Big Data. I believe that one phrase could get millions in venture capital funding. I don’t even have to put a product with it. Just say it. And make no mistake about it: the rest of the world thinks so too. Data is “the new oil”. At least, according to some pundits. It’s a great headline making analogy that describes how data is driving business and controlling it can lead to an empire. But, data isn’t really oil. It’s nuclear power.

Black Gold, Texas Tea

Crude oil is a popular resource. Prized for a variety of uses, it is traded and sold as a commodity and refined into plastics, gasoline, and other essential items of modern convenience. Oil creates empires and causes global commerce to hinge on every turn of the market. Living in a state that is a big oil producer, the exploration and refining of oil has a big impact.

However, when compared to Big Data, oil isn’t the right metaphor. Much like oil, data needs to be refined before use. But oil can be refined into many different distinct things. Data can only be turned into information. Oil burns up when consumed. Aside from some smoke and a small amount of residuals oil all but disappears after it expends the energy trapped within. Data doesn’t disappear after being turned into information.

In fact, the biggest issue that I have with the entire “Data as Oil” argument is that oil doesn’t stick around. We don’t see massive pools of oil on the side of the road from spills. We don’t hear about our massive issues with oil disposal or securing our spent oil to prevent theft. People that treat data like oil are only looking at the refined product as the final form. They tend to forget that the raw form of data sticks around after the transformation. Most people will tell you that’s a good thing because you can run analytics and machine learning against static datasets and continue to derive value from it. But doesn’t make me think of oil at all.

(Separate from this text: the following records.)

What follows belongs to an exercise in optimizing a design on an open flow for small area, a short achievable clock period and few clock cycles per item; a production flow would make more cautious choices.
No activity file was given, so power comes from the tool's default toggle rates.

Design sequence_id_unwrapper, start of the top module:
module sequence_id_unwrapper (
  input  logic                          clk_i,
  input  logic                          rst_ni,
  input  logic                          cfg_valid_i,
  output logic                          cfg_ready_o,
  input  logic [sidu_pkg::ThrW-1:0]     gap_threshold_i,
  input  logic                          gen_load_i,
  input  logic [sidu_pkg::GenW-1:0]     gen_value_i,
  input  logic                          in_valid_i,
  output logic                          in_ready_o,
  input  logic [sidu_pkg::CidW-1:0]     compressed_id_i,
  output logic                          out_valid_o,
  input  logic                          out_ready_i,
  output logic                          accepted_o,
  output logic [sidu_pkg::IdW-1:0]      full_id_o
);
Size in the first run: ~210 flip-flops, about 150 I/O pins.
clock: 10.0 ns
lec_check: 0
cap_margin: 20
core_margin: 2
core_utilization: 40
setup_slack_margin: 5
slew_margin: 20
standard.sh (not shown) runs the stock make flow with config.mk's settings and CLKGATE_MAP_FILE= SYNTH_SCRIPT=/design/flow/synth_recipe.tcl, a recipe that flattens the netlist after the stock synthesis.
==> flow/flow/run.sh <==
#!/bin/bash
# Layout flow: the standard layout (standard.sh: the standard synthesis and ORFS steps,
# unchanged), with two make settings added:
#  - the buffer that placement puts on every input and output port is a plain buf_1 cell
#    instead of the resizer's default choice (a delay buffer);
set -euo pipefail
MARGIN=6
export BUFFER_PORTS_ARGS="-buffer_cell sky130_fd_sc_hd__buf_1"
bash standard.sh "BUFFER_PORTS_ARGS=$BUFFER_PORTS_ARGS" "SETUP_SLACK_MARGIN=$MARGIN" finish \
  > standard.log 2>&1
The starting point finished with timing, DRC and antenna clean.
Next try:
--- a/flow/flow/run.sh
+++ b/flow/flow/run.sh
@@ -5,5 +5,5 @@
 #    instead of the resizer's default choice (a delay buffer);
 set -euo pipefail
-MARGIN=6
+MARGIN=6.5
 export BUFFER_PORTS_ARGS="-buffer_cell sky130_fd_sc_hd__buf_1"
 bash standard.sh "BUFFER_PORTS_ARGS=$BUFFER_PORTS_ARGS" "SETUP_SLACK_MARGIN=$MARGIN" finish \
Effect: The changed run finished with timing, DRC and antenna clean; register-to-register slack gains 0.05 ns; wire length is higher by 15%; worst setup slack gains 0.055 ns; global-route usage is higher by 2.2 points; first-iteration DRC count is higher by 22%; cell count is higher by 3.7%; cell area is higher by 18%; via count is higher by 7.3%; non-clock buffer count is higher by 88; total power is higher by 4.2%; maximum frequency is higher by 1.4%.
Next try:
--- a/flow/flow/run.sh
+++ b/flow/flow/run.sh
@@ -5,5 +5,5 @@
 #    instead of the resizer's default choice (a delay buffer);
 set -euo pipefail
-MARGIN=6.5
+MARGIN=6
 export BUFFER_PORTS_ARGS="-buffer_cell sky130_fd_sc_hd__buf_1"
 bash standard.sh "BUFFER_PORTS_ARGS=$BUFFER_PORTS_ARGS" "SETUP_SLACK_MARGIN=$MARGIN" finish \
--- a/flow/config.mk
+++ b/flow/config.mk
@@ -11,2 +11,3 @@
 export SETUP_SLACK_MARGIN = 5
 export SLEW_MARGIN = 20
+export TNS_END_PERCENT = 10
What happened: The changed run completed with no timing, DRC or antenna violations; die area does not change; final cell count decreases by 4.5%; setup slack gets worse by 0.069 ns; via count falls by 7.1%; total power is about the same; design area fell by 17%; utilization is lower by 9.2 points; hold slack is worse by 0.016 ns; clock skew goes down by 0.0068 ns.
Function was not checked in any run of this note: the RTL went through the layout flow alone.


The RTL this note starts from:
==> flow/design.v <==
package sidu_pkg;
  localparam int unsigned IdW  = 64;
  localparam int unsigned CidW = 16;
  localparam int unsigned ThrW = 14;
  localparam int unsigned GenW = 48;
  localparam logic [CidW-1:0] IdSpan   = 16'hFFFF;
  localparam logic [ThrW-1:0] GapReset = 14'd1500;
endpackage
module sidu_step (
  input  logic [13:0] thr_i,
  input  logic [15:0] head_i,
  input  logic        hw_i,        
  input  logic [63:0] lid_i,
  input  logic [16:0] blo_i,
  input  logic        db_i,
  input  logic [16:0] r_i,
  input  logic [15:0] cid_i,
  output logic        ok_o,
  output logic        head_we_o,
  output logic        hw_o,        
  output logic [63:0] lid_o,
  output logic [16:0] blo_o,
  output logic        db_o,
  output logic [16:0] r_o
);
  logic [15:0] t16, twot;
  logic        wrap, adv, raise, gt, cv, cr, cb, bones, inc, dec;
  logic [16:0] v, v1, rp, blo_n;
  logic [17:0] rm, sv, sv0, sv1, sr;
  logic [46:0] hi, ones, zeros;
  always_comb begin
    t16  = {2'b00, thr_i};
    twot = {1'b0, thr_i, 1'b0};
    wrap = hw_i && (cid_i < twot);
    adv  = wrap && (cid_i > t16);
    hw_o = cid_i > ~t16;
    v1   = {1'b0, cid_i} + 17'h0FFFF;
    v    = wrap ? v1 : {1'b0, cid_i};
    rp   = r_i + {3'b000, thr_i};
    rm   = {1'b0, r_i} - {4'b0000, thr_i};
    ok_o = (v <= rp) && (rm[17] || (v >= rm[16:0]));
    sv0   = {1'b0, blo_i} + {2'b00, cid_i};
    sv1   = {1'b0, blo_i} + {2'b00, cid_i} + 18'h0FFFF;
    sv    = wrap ? sv1 : sv0;
    sr    = {1'b0, blo_i} + {1'b0, r_i};
    cv    = sv[17];
    cr    = sr[17];
    hi    = lid_i[63:17];
    bones = db_i ? (hi == '0) : (&hi);
    gt    = v > r_i;
    raise = gt ^ (bones & (cv ^ cr));
    ones[0]  = 1'b1;
    zeros[0] = 1'b1;
    for (int i = 1; i < 47; i++) begin
      ones[i]  = ones[i-1] & hi[i-1];
      zeros[i] = zeros[i-1] & ~hi[i-1];
    end
    inc   = cv & ~db_i;
    dec   = db_i & ~cv;
    lid_o = {hi ^ ({47{inc}} & ones) ^ ({47{dec}} & zeros), sv[16:0]};
    {cb, blo_n} = {1'b0, blo_i} + 18'h0FFFF;       
    blo_o       = adv ? blo_n : blo_i;
    db_o        = cv & ~(adv & cb);
    if (raise) r_o = adv ? {1'b0, cid_i} : v;
    else       r_o = adv ? r_i + 17'h10001 : r_i;      
    head_we_o   = adv || (cid_i > head_i);
  end
endmodule
module sidu_core (
  input  logic                          clk_i,
  input  logic                          rst_ni,
  input  logic                          step_i,
  output logic                          busy_o,
  input  logic [sidu_pkg::CidW-1:0]     cid_i,
  input  logic                          cfg_we_i,
  input  logic [sidu_pkg::ThrW-1:0]     cfg_data_i,
  input  logic                          ld_we_i,
  input  logic [sidu_pkg::GenW-1:0]     ld_gen_i,
  output logic                          acc_o,
  output logic [sidu_pkg::IdW-1:0]      id_o
);
  logic [13:0] thr_q;
  logic [15:0] head_q;
  logic        hw_q, hw_s;
  logic [63:0] lid_q, lid_s;
  logic [16:0] blo_q, blo_s;
  logic        db_q, db_s;
  logic [16:0] r_q, r_s;
  logic        acc_q, ok, head_we, cfix_q;
  logic        busy_q, zero_q, cy_q;
  logic [3:0]  cnt_q, fa, fb;
  logic [4:0]  fs;
  sidu_step u_step (
    .thr_i     (thr_q),
    .head_i    (head_q),
    .hw_i      (hw_q),
    .lid_i     (lid_q),
    .blo_i     (blo_q),
    .db_i      (db_q),
    .r_i       (r_q),
    .cid_i     (cid_i),
    .ok_o      (ok),
    .head_we_o (head_we),
    .hw_o      (hw_s),
    .lid_o     (lid_s),
    .blo_o     (blo_s),
    .db_o      (db_s),
    .r_o       (r_s)
  );
  always_comb begin
    fa = (zero_q || cnt_q < 4'd4)  ? 4'h0 : lid_q[3:0];
    fb = (zero_q || cnt_q >= 4'd12) ? 4'hF : ~lid_q[19:16];
    fs = {1'b0, fa} + {1'b0, fb} + {4'd0, cy_q};
  end
  always_ff @(posedge clk_i or negedge rst_ni) begin
    if (!rst_ni) begin
      thr_q  <= sidu_pkg::GapReset;
      head_q <= '0;
      hw_q   <= 1'b0;
      r_q    <= 17'd1;
      cfix_q <= 1'b0;
      busy_q <= 1'b1;
      zero_q <= 1'b1;
      cnt_q  <= '0;
      cy_q   <= 1'b0;
    end else begin
      cfix_q <= cfg_we_i;
      if (cfg_we_i) thr_q <= cfg_data_i;
      if (ld_we_i) begin
        head_q <= '0;
        hw_q   <= 1'b0;
        r_q    <= 17'd1;
        busy_q <= 1'b1;
        zero_q <= 1'b0;
        cnt_q  <= '0;
        cy_q   <= 1'b0;
      end else if (busy_q) begin
        cnt_q  <= cnt_q + 4'd1;
        cy_q   <= fs[4];
        busy_q <= (cnt_q != 4'd15);
      end else if (cfix_q) begin
        hw_q <= head_q > ~{2'b00, thr_q};
      end else if (step_i && ok) begin
        if (head_we) begin
          head_q <= cid_i;
          hw_q   <= hw_s;
        end
        r_q <= r_s;
      end
    end
  end
  always_ff @(posedge clk_i) begin
    if (ld_we_i) begin
      lid_q[63:16] <= ld_gen_i;
    end else if (busy_q) begin
      lid_q <= {fs[3:0], lid_q[63:4]};
      if (cnt_q == 4'd15) begin
        blo_q <= lid_q[20:4];
        db_q  <= 1'b0;
      end
    end else if (step_i && ok) begin
      lid_q <= lid_s;
      blo_q <= blo_s;
      db_q  <= db_s;
    end
    if (step_i) acc_q <= ok;
  end
  assign busy_o = busy_q;
  assign acc_o  = acc_q;
  assign id_o   = acc_q ? lid_q : '0;
endmodule
module sequence_id_unwrapper (
  input  logic                          clk_i,
  input  logic                          rst_ni,
  input  logic                          cfg_valid_i,
  output logic                          cfg_ready_o,
  input  logic [sidu_pkg::ThrW-1:0]     gap_threshold_i,
  input  logic                          gen_load_i,
  input  logic [sidu_pkg::GenW-1:0]     gen_value_i,
  input  logic                          in_valid_i,
  output logic                          in_ready_o,
  input  logic [sidu_pkg::CidW-1:0]     compressed_id_i,
  output logic                          out_valid_o,
  input  logic                          out_ready_i,
  output logic                          accepted_o,
  output logic [sidu_pkg::IdW-1:0]      full_id_o
);
  logic                      a_vld_q, b_free_q, out_vld_q;
  logic [sidu_pkg::CidW-1:0] a_cid_q, b_cid_q;
  logic                      step, a_free, take, busy;
  assign take        = in_valid_i && b_free_q;
  assign step        = a_vld_q && !busy && (!out_vld_q || out_ready_i);
  assign a_free      = !a_vld_q || step;
  assign in_ready_o  = b_free_q;
  assign cfg_ready_o = 1'b1;
  sidu_core u_core (
    .clk_i      (clk_i),
    .rst_ni     (rst_ni),
    .step_i     (step),
    .busy_o     (busy),
    .cid_i      (a_cid_q),
    .cfg_we_i   (cfg_valid_i),
    .cfg_data_i (gap_threshold_i),
    .ld_we_i    (gen_load_i),
    .ld_gen_i   (gen_value_i),
    .acc_o      (accepted_o),
    .id_o       (full_id_o)
  );
  always_ff @(posedge clk_i or negedge rst_ni) begin
    if (!rst_ni) begin
      a_vld_q   <= 1'b0;
      b_free_q  <= 1'b1;
      out_vld_q <= 1'b0;
    end else begin
      if (a_free) begin
        a_vld_q  <= !b_free_q || take;
        b_free_q <= 1'b1;
      end else if (take) begin
        b_free_q <= 1'b0;
      end
      if (step) begin
        out_vld_q <= 1'b1;
      end else if (out_ready_i) begin
        out_vld_q <= 1'b0;
      end
    end
  end
  always_ff @(posedge clk_i) begin
    if (a_free) a_cid_q <= b_free_q ? compressed_id_i : b_cid_q;
    if (!a_free && take) b_cid_q <= compressed_id_i;
  end
  assign out_valid_o = out_vld_q;
endmodule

Welcome To The Nuclear Age

In fact, Big Data reminds me most of a nuclear power plant. Much like oil, the initial form of radioactive material isn’t very useful. It radiates and creates a small amount of heat but not enough to run the steam generators in a power plant. Instead, you must bombard the uranium 235 pellets with neutrons to start a fission reaction. Once you have a sustained controllable reaction the amount of generated heat rises and creates the resource you need to power the rest of your machinery.

Much like data, nuclear fission reactions don’t do much without the proper infrastructure to harness them. Even after you transform you data into information you need to parse, categorize, and analyze it. The byproduct of the transformation is the critical part of the whole process.

Much like nuclear fuel rods, data stays in place for years. It continues to produce the resource after being modified and transformed. It sits around in the hopes that it can be useful until the day that it no longer serves its purpose. Data that is past the useful shelf life goes into a data warehouse when it will eventually be forgotten. Spent nuclear fuel rods are also eventually removed and placed somewhere where they can’t affect other things. Maybe it’s buried deep underground. Or shot into space. Or placed under enough concrete that they will never be found again.

The danger in data and in nuclear power is not what happens when everything goes right. Instead, it’s what happens when everything goes wrong. With nuclear power, wrong is a chain reaction meltdown. Or wrong could be improper disposal of waste. It could be a disaster at the plant or even a theft of fissile nuclear material from the plant. The fuel rods themselves are simultaneously our source of power and the source of our potential disaster.

Likewise, data that is just sitting around and stored improperly can lead to huge disasters. We’re only four years removed from Target’s huge data breach. And how many more are waiting out there to happen? It seems the time between data leaks is shrinking as more and more bad actors are finding ways to steal, manipulate, and appropriate data for their own ends. And, much like nuclear fuel rods, the methods of protecting the data are few compared to other fuel sources.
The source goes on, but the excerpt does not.